* _Exercise brief_
From the first line of the data through the line containing "localparam int CODE_W", return each line exactly.

[Saved data entries]
::::
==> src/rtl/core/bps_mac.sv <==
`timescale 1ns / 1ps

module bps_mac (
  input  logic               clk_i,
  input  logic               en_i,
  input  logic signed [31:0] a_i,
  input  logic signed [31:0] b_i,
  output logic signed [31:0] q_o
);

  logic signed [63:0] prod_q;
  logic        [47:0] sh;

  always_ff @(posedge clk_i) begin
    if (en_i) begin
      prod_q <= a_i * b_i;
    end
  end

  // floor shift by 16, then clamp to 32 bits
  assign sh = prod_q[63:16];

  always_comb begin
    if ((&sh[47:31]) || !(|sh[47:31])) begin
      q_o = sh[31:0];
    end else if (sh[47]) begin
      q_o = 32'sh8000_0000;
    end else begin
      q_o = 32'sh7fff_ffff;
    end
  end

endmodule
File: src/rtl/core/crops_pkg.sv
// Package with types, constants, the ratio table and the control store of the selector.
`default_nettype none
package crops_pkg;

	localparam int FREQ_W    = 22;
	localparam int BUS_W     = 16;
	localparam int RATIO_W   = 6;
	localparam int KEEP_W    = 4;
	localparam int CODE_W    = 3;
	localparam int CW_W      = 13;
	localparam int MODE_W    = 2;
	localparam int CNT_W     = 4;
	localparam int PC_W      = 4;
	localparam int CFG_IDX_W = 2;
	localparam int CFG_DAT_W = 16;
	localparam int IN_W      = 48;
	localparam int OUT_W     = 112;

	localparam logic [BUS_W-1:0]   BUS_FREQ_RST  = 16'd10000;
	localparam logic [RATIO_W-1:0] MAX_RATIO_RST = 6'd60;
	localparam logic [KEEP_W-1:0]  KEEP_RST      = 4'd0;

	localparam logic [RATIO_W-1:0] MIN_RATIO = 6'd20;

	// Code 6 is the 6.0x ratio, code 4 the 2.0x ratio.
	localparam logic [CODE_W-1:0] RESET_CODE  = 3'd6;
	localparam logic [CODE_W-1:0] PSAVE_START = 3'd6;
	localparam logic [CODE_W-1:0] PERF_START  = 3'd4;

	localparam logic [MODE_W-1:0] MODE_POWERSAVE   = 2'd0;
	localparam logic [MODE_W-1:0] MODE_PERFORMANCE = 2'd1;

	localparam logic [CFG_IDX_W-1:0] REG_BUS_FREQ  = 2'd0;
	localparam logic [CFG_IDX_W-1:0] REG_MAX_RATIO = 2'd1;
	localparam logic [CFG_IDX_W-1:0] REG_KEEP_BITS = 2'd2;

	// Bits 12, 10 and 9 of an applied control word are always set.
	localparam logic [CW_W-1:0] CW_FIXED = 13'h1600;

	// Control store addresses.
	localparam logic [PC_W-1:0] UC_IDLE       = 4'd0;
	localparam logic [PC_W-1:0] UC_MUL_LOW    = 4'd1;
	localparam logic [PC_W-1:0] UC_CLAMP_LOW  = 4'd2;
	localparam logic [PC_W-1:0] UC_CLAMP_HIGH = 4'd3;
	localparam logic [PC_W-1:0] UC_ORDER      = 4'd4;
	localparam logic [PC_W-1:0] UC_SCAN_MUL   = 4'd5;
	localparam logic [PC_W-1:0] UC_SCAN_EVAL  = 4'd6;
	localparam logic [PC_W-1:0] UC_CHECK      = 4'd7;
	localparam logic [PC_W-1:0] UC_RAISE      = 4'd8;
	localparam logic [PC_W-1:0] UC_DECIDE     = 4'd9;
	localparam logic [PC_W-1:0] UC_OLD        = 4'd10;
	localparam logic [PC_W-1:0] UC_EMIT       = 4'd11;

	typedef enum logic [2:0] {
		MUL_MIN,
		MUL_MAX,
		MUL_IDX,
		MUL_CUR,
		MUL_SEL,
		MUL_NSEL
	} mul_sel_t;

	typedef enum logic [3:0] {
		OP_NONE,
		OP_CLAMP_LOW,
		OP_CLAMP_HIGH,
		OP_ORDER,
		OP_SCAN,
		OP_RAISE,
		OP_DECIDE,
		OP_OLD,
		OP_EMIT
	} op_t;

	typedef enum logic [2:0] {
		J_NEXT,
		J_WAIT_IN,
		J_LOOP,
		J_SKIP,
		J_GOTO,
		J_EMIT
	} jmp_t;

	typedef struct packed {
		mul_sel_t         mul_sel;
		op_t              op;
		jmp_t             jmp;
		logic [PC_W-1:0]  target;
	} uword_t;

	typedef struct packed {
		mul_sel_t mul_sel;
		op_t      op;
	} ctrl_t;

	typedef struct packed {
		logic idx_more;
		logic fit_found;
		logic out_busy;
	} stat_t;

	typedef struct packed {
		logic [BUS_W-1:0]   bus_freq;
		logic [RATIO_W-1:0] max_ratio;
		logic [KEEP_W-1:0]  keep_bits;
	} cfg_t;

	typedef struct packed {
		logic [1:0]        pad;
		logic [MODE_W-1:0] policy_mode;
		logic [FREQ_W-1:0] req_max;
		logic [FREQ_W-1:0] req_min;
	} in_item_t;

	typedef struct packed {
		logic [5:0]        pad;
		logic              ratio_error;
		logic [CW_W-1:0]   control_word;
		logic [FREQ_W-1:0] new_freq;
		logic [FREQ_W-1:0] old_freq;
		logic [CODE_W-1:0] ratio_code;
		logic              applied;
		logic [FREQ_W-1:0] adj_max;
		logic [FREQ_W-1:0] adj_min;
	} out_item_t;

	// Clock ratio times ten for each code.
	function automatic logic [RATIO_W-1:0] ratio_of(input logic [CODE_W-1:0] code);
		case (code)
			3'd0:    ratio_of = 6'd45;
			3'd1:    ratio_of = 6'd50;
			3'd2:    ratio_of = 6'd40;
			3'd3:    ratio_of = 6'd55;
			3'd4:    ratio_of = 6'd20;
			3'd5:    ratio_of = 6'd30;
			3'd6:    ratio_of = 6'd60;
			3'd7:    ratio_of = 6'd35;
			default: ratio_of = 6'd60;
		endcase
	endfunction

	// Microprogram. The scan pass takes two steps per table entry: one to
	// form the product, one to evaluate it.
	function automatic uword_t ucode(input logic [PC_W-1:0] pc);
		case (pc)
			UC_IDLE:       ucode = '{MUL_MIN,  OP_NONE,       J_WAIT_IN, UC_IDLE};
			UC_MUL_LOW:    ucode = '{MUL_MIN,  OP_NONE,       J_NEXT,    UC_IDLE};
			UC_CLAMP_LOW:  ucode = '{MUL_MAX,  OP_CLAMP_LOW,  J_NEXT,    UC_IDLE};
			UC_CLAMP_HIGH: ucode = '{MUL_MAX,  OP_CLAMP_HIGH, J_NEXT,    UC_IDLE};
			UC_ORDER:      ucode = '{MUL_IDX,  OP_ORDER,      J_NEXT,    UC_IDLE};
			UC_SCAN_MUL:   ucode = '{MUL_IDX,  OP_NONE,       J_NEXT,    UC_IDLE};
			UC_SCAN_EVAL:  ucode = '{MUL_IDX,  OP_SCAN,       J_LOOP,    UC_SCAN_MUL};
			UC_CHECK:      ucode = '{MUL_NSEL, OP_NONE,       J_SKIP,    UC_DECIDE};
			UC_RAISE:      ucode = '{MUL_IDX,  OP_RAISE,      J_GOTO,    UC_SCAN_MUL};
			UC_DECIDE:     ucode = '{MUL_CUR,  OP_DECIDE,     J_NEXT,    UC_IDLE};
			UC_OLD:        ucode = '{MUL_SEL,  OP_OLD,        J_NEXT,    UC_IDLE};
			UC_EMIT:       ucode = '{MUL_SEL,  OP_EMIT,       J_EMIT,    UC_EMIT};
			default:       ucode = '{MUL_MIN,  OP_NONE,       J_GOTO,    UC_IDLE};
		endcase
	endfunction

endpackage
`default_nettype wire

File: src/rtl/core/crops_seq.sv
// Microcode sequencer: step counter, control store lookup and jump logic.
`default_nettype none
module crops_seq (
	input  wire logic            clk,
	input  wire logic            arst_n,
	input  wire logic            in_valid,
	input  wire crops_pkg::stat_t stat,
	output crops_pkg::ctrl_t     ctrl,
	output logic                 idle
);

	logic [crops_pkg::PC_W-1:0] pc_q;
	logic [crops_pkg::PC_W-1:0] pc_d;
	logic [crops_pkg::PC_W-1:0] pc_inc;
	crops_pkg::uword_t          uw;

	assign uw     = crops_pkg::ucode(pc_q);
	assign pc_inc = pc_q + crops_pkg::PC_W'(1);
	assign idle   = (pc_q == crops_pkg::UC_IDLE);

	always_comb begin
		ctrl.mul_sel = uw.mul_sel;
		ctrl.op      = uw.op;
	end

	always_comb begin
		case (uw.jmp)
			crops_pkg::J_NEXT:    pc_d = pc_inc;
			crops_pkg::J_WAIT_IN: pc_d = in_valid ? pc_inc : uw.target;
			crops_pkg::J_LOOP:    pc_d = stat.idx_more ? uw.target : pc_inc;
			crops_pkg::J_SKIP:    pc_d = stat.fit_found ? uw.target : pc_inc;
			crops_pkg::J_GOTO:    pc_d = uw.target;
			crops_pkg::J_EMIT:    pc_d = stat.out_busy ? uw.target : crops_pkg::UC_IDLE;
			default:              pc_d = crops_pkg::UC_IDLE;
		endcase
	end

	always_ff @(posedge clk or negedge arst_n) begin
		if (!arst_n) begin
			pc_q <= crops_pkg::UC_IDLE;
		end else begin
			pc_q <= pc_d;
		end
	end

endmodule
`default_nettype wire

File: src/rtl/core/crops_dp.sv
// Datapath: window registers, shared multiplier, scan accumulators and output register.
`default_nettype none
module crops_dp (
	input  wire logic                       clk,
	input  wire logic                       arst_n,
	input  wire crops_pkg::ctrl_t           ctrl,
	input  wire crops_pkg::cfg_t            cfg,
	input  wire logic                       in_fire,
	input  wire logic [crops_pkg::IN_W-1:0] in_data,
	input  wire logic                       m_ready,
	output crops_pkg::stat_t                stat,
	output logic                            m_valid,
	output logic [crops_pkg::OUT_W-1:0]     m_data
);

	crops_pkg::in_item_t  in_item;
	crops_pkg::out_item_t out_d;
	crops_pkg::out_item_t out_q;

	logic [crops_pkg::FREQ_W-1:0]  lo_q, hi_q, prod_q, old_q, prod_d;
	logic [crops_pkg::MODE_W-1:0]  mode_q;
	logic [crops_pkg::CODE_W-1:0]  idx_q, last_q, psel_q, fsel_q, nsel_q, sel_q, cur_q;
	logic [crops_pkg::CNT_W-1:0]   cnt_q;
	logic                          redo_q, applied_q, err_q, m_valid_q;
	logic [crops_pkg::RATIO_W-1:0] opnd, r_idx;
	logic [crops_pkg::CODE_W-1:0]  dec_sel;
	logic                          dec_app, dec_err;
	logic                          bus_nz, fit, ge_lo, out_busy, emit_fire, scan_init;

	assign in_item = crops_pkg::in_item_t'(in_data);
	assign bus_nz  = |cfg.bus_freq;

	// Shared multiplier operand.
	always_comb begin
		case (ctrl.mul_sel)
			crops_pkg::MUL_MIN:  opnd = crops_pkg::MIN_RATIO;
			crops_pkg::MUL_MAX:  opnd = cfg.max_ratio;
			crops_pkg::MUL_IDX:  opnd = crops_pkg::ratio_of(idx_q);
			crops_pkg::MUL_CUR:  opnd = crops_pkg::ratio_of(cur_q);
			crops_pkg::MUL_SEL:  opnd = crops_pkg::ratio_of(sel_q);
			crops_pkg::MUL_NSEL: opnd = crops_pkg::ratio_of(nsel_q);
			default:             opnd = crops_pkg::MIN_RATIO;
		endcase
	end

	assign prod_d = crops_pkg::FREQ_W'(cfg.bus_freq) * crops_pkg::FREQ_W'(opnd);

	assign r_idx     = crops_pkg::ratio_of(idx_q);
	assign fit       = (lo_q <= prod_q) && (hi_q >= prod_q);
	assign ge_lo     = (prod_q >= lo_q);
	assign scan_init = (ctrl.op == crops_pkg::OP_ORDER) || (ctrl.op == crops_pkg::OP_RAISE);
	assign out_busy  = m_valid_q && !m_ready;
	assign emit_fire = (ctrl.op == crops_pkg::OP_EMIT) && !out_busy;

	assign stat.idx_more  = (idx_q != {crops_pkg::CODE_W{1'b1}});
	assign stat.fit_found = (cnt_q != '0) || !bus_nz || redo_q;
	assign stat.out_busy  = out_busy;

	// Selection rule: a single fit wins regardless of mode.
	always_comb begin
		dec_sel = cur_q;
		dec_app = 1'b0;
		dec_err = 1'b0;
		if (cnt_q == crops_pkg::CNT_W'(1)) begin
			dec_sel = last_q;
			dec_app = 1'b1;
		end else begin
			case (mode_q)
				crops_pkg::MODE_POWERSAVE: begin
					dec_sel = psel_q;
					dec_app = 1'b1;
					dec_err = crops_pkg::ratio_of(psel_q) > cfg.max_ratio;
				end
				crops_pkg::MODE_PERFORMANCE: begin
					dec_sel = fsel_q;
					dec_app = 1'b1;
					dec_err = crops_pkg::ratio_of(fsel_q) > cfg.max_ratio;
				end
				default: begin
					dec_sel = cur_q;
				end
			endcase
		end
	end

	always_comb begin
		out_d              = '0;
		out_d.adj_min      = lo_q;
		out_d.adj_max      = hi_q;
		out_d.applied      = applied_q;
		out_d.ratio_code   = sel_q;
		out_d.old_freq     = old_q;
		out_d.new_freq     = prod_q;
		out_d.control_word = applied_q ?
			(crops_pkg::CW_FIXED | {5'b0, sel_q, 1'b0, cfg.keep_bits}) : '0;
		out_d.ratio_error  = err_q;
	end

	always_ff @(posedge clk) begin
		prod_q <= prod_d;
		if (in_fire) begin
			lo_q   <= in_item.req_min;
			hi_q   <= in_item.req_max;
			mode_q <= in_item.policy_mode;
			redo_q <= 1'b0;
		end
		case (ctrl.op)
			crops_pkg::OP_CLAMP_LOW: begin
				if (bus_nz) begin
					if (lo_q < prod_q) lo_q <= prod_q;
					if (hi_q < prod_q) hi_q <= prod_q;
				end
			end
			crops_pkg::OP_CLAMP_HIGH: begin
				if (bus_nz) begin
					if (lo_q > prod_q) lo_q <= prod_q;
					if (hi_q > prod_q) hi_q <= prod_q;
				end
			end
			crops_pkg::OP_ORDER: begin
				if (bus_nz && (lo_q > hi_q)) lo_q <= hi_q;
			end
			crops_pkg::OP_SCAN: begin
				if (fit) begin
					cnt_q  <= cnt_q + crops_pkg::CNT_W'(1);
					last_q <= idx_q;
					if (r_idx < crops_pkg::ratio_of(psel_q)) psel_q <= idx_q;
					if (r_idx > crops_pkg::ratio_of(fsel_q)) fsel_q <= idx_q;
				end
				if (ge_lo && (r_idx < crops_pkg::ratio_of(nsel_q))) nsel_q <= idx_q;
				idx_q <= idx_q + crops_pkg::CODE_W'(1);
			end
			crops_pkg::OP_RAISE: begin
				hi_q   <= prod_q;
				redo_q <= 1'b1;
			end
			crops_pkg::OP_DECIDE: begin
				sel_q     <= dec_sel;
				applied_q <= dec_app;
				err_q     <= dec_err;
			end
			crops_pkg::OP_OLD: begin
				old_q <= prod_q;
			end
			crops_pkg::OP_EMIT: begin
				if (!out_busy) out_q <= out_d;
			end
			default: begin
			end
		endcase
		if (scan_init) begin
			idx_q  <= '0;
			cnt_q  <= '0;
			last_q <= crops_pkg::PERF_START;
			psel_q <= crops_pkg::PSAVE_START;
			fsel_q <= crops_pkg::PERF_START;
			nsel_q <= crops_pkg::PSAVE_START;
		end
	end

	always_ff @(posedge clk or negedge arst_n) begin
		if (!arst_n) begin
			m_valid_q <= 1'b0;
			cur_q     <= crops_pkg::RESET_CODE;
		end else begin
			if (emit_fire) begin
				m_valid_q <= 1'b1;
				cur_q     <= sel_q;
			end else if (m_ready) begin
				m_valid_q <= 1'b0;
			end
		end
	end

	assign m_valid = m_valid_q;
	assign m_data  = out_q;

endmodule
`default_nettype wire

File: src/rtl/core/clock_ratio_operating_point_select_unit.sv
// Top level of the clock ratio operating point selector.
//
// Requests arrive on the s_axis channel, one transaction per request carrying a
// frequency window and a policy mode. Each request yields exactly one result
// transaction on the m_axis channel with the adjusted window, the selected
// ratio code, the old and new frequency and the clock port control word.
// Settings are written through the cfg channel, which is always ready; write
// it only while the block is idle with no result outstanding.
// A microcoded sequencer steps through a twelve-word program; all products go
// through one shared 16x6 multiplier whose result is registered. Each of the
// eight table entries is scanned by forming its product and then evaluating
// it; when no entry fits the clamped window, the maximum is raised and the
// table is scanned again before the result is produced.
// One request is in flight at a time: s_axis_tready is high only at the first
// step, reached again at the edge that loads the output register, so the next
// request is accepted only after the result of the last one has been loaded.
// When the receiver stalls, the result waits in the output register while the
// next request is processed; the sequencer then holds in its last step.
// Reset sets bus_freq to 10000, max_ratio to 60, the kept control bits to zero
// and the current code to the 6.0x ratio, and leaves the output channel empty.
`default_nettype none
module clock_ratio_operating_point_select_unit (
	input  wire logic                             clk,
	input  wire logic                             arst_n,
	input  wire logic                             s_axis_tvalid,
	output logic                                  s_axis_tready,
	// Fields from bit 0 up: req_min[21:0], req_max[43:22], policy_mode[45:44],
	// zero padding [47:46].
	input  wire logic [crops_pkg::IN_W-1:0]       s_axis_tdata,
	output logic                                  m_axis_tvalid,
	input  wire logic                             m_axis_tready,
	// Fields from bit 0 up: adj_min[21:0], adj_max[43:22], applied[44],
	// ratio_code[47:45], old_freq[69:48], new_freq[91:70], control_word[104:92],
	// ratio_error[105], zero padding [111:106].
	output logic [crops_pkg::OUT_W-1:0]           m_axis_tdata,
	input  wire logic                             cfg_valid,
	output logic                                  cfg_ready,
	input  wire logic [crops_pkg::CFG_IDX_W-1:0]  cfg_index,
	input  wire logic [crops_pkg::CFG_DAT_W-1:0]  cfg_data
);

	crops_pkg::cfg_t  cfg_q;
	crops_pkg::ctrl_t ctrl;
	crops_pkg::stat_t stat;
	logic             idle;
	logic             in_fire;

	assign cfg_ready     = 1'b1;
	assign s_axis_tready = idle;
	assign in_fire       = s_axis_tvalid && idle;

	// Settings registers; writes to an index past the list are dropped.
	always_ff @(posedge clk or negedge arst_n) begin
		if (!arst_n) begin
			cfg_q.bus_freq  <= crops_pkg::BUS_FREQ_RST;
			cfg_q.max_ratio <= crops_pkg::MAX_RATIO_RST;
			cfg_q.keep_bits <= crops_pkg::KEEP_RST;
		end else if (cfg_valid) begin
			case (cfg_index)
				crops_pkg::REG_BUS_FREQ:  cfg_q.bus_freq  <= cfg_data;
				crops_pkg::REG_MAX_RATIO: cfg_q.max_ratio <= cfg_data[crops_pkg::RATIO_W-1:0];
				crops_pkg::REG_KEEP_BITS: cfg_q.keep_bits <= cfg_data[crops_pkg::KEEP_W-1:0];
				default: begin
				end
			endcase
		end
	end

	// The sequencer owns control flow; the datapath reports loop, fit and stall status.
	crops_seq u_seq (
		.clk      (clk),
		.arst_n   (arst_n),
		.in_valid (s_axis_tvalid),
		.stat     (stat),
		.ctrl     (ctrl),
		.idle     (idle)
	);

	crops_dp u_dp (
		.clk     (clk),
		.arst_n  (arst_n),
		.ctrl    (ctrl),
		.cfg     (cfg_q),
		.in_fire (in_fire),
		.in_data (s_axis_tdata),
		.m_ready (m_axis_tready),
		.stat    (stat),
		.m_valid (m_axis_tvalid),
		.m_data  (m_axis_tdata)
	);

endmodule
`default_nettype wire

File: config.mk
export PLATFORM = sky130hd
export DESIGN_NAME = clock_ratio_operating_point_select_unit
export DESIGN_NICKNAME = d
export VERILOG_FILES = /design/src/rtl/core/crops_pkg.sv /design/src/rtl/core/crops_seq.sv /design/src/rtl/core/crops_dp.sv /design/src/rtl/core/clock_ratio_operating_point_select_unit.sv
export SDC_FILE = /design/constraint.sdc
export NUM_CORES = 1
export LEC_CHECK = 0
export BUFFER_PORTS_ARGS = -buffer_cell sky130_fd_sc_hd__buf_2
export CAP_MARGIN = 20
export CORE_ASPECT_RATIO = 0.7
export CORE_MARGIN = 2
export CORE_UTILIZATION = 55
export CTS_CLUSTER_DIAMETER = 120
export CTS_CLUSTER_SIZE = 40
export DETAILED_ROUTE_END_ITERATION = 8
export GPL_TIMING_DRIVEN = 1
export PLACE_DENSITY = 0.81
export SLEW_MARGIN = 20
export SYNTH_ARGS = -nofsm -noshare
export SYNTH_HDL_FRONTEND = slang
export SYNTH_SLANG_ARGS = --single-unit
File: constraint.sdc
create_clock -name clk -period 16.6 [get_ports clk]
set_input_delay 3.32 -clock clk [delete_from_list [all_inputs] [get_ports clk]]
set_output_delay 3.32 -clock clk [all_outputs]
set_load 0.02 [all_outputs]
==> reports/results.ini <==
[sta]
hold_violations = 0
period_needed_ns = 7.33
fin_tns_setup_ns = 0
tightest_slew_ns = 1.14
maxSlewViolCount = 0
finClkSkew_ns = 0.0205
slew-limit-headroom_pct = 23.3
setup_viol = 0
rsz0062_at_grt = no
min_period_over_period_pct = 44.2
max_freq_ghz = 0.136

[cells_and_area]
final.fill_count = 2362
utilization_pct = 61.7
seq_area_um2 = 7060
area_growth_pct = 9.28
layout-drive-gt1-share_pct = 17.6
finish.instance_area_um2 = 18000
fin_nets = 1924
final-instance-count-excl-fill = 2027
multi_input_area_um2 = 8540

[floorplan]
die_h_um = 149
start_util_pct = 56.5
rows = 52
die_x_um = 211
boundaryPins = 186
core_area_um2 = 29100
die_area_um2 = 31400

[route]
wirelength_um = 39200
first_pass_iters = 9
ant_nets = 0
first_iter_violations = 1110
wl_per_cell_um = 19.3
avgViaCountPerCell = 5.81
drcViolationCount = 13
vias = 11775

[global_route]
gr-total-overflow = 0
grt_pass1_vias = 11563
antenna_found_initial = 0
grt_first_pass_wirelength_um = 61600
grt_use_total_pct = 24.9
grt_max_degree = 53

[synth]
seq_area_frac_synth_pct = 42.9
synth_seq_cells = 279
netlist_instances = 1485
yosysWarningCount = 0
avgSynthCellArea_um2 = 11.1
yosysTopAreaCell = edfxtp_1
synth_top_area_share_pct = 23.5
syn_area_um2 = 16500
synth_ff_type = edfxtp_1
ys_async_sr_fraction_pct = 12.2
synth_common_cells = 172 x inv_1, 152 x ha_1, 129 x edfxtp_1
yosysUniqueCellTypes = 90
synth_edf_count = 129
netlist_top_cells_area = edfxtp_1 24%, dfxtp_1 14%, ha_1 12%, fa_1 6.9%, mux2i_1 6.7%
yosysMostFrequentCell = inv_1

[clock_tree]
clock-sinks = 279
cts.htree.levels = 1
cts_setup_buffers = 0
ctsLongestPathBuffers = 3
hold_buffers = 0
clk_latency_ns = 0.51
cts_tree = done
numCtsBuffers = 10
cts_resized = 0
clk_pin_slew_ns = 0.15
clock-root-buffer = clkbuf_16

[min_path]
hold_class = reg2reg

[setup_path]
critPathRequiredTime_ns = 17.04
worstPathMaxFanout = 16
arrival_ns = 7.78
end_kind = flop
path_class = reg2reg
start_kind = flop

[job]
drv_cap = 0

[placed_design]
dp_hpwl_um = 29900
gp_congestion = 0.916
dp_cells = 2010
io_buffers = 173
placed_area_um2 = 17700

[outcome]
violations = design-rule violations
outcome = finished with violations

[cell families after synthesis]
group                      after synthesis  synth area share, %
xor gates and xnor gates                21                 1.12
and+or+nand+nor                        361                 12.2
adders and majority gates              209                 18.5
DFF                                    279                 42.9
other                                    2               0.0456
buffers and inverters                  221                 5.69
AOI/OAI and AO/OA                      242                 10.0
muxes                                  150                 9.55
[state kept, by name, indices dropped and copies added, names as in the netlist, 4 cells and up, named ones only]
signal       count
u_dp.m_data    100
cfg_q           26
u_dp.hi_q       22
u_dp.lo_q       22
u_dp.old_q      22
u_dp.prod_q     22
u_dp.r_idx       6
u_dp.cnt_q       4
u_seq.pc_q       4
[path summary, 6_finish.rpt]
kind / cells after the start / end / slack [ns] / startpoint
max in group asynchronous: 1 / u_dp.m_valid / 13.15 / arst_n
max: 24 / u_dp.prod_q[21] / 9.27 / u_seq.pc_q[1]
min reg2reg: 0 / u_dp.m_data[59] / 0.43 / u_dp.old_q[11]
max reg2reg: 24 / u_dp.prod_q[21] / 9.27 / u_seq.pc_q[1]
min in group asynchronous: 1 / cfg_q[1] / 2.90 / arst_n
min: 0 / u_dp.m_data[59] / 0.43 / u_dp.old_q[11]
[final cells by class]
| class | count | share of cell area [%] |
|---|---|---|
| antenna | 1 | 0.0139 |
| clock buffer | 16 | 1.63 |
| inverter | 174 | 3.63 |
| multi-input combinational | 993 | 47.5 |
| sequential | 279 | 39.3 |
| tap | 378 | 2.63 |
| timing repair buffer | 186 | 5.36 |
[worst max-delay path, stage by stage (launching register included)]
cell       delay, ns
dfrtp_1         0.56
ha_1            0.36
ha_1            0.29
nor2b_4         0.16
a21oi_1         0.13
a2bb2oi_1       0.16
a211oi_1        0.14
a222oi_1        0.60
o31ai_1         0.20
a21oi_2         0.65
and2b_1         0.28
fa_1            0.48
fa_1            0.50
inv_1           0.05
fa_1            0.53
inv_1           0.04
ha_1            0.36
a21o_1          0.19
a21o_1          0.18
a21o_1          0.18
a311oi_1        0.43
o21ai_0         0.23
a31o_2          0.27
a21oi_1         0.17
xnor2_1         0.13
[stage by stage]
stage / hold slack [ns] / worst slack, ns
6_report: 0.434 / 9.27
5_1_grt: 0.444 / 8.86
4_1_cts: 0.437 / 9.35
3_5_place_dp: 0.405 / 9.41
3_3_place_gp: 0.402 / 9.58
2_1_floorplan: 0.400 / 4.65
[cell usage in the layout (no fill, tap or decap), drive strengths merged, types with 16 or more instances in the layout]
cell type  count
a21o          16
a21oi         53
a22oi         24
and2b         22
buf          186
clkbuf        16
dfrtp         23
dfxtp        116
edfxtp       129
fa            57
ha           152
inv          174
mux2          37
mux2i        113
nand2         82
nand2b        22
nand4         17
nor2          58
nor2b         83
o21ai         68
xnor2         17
::::
* _Written reply_
==> src/rtl/core/bps_mac.sv <==
`timescale 1ns / 1ps

module bps_mac (
  input  logic               clk_i,
  input  logic               en_i,
  input  logic signed [31:0] a_i,
  input  logic signed [31:0] b_i,
  output logic signed [31:0] q_o
);

  logic signed [63:0] prod_q;
  logic        [47:0] sh;

  always_ff @(posedge clk_i) begin
    if (en_i) begin
      prod_q <= a_i * b_i;
    end
  end

  // floor shift by 16, then clamp to 32 bits
  assign sh = prod_q[63:16];

  always_comb begin
    if ((&sh[47:31]) || !(|sh[47:31])) begin
      q_o = sh[31:0];
    end else if (sh[47]) begin
      q_o = 32'sh8000_0000;
    end else begin
      q_o = 32'sh7fff_ffff;
    end
  end

endmodule
File: src/rtl/core/crops_pkg.sv
// Package with types, constants, the ratio table and the control store of the selector.
`default_nettype none
package crops_pkg;

	localparam int FREQ_W    = 22;
	localparam int BUS_W     = 16;
	localparam int RATIO_W   = 6;
	localparam int KEEP_W    = 4;
	localparam int CODE_W    = 3;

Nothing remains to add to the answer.